183. Uninhabitable? Decolonizing the Promise and Politics of Dwelling from Subnautical to Suborbital
Aaron Hopes, Stanford University; Hae-Seo Kim, University of California at Irvine;
Who decides what is habitable? Private space program idealogues deem the Earth 'uninhabitable', declaring that humans must move off-planet to have a future, as the search for habitable exoplanets drives outer space ventures (Messeri 2016). Meanwhile, indigenous peoples, scientists, and activists work to keep the world habitable for future generations, despite threats of endangerment and loss of life. Decisions of where and what is habitable have produced gendered, racialized, and colonial policies, rendering many places on Earth extractable, and ecologically destructible; imperial militarization has resulted in the global toxification of water tables, and bodies through perfluoroalkyl 'forever chemicals' (PFAS).
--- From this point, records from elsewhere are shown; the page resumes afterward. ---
--- config.mk ---
export PLATFORM = sky130hd
export DESIGN_NAME = lsu_rmw
export DESIGN_NICKNAME = d
export VERILOG_FILES = /design/src/rtl/lsu_pkg.sv /design/src/rtl/lsu_align.sv /design/src/rtl/lsu_rmw.sv
export SDC_FILE = /design/constraint.sdc
export NUM_CORES = 1
export LEC_CHECK = 0
export CELL_PAD_IN_SITES_DETAIL_PLACEMENT = 1
export CELL_PAD_IN_SITES_GLOBAL_PLACEMENT = 1
export CORE_MARGIN = 5
export CORE_UTILIZATION = 32
export CTS_CLUSTER_SIZE = 24
export DETAILED_ROUTE_END_ITERATION = 10
export PLACE_DENSITY_LB_ADDON = 0.1
export SLEW_MARGIN = 20
export SYNTH_ARGS = -nofsm -noshare
export SYNTH_HDL_FRONTEND = slang
export SYNTH_SLANG_ARGS = --single-unit
--- constraint.sdc ---
create_clock -name clk_i -period 1.75 [get_ports clk_i]
set_input_delay 0.2625 -clock clk_i [delete_from_list [all_inputs] [get_ports clk_i]]
set_output_delay 0.2625 -clock clk_i [all_outputs]
set_load 0.02 [all_outputs]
Despite these forces, humans and animals dwell, and thrive, in 'uninhabitable' places, from the deserts of nuclear testing (Masco 2006) to demilitarized border zones (Kim 2022). Responding to this year's conference theme, we invite papers that expose patterns of power relations -and their contestations- attempting to determine who may dwell where and how, by rethinking notions of habitability (Langwick 2018) beyond Western/anthropocentric definitions. Questioning what it means to inhabit fraught urban environments, militarized and settler-colonized landscapes, but also particular lifeways, we seek to catalyze a focused dialogue on habitability, recognizing that habitability and the capacity to dwell within indigenous lifeways are often compromised (Bird Rose 2022) by the same forces of dispossession. As this panel takes place in the Pacific, we acknowledge the endless work of K?naka Maoli, Lew Chewan/Uchinanchu, Chamorro, and other Indigenous peoples through their labors of activism, scholarship, and art as they lead our thinking forward.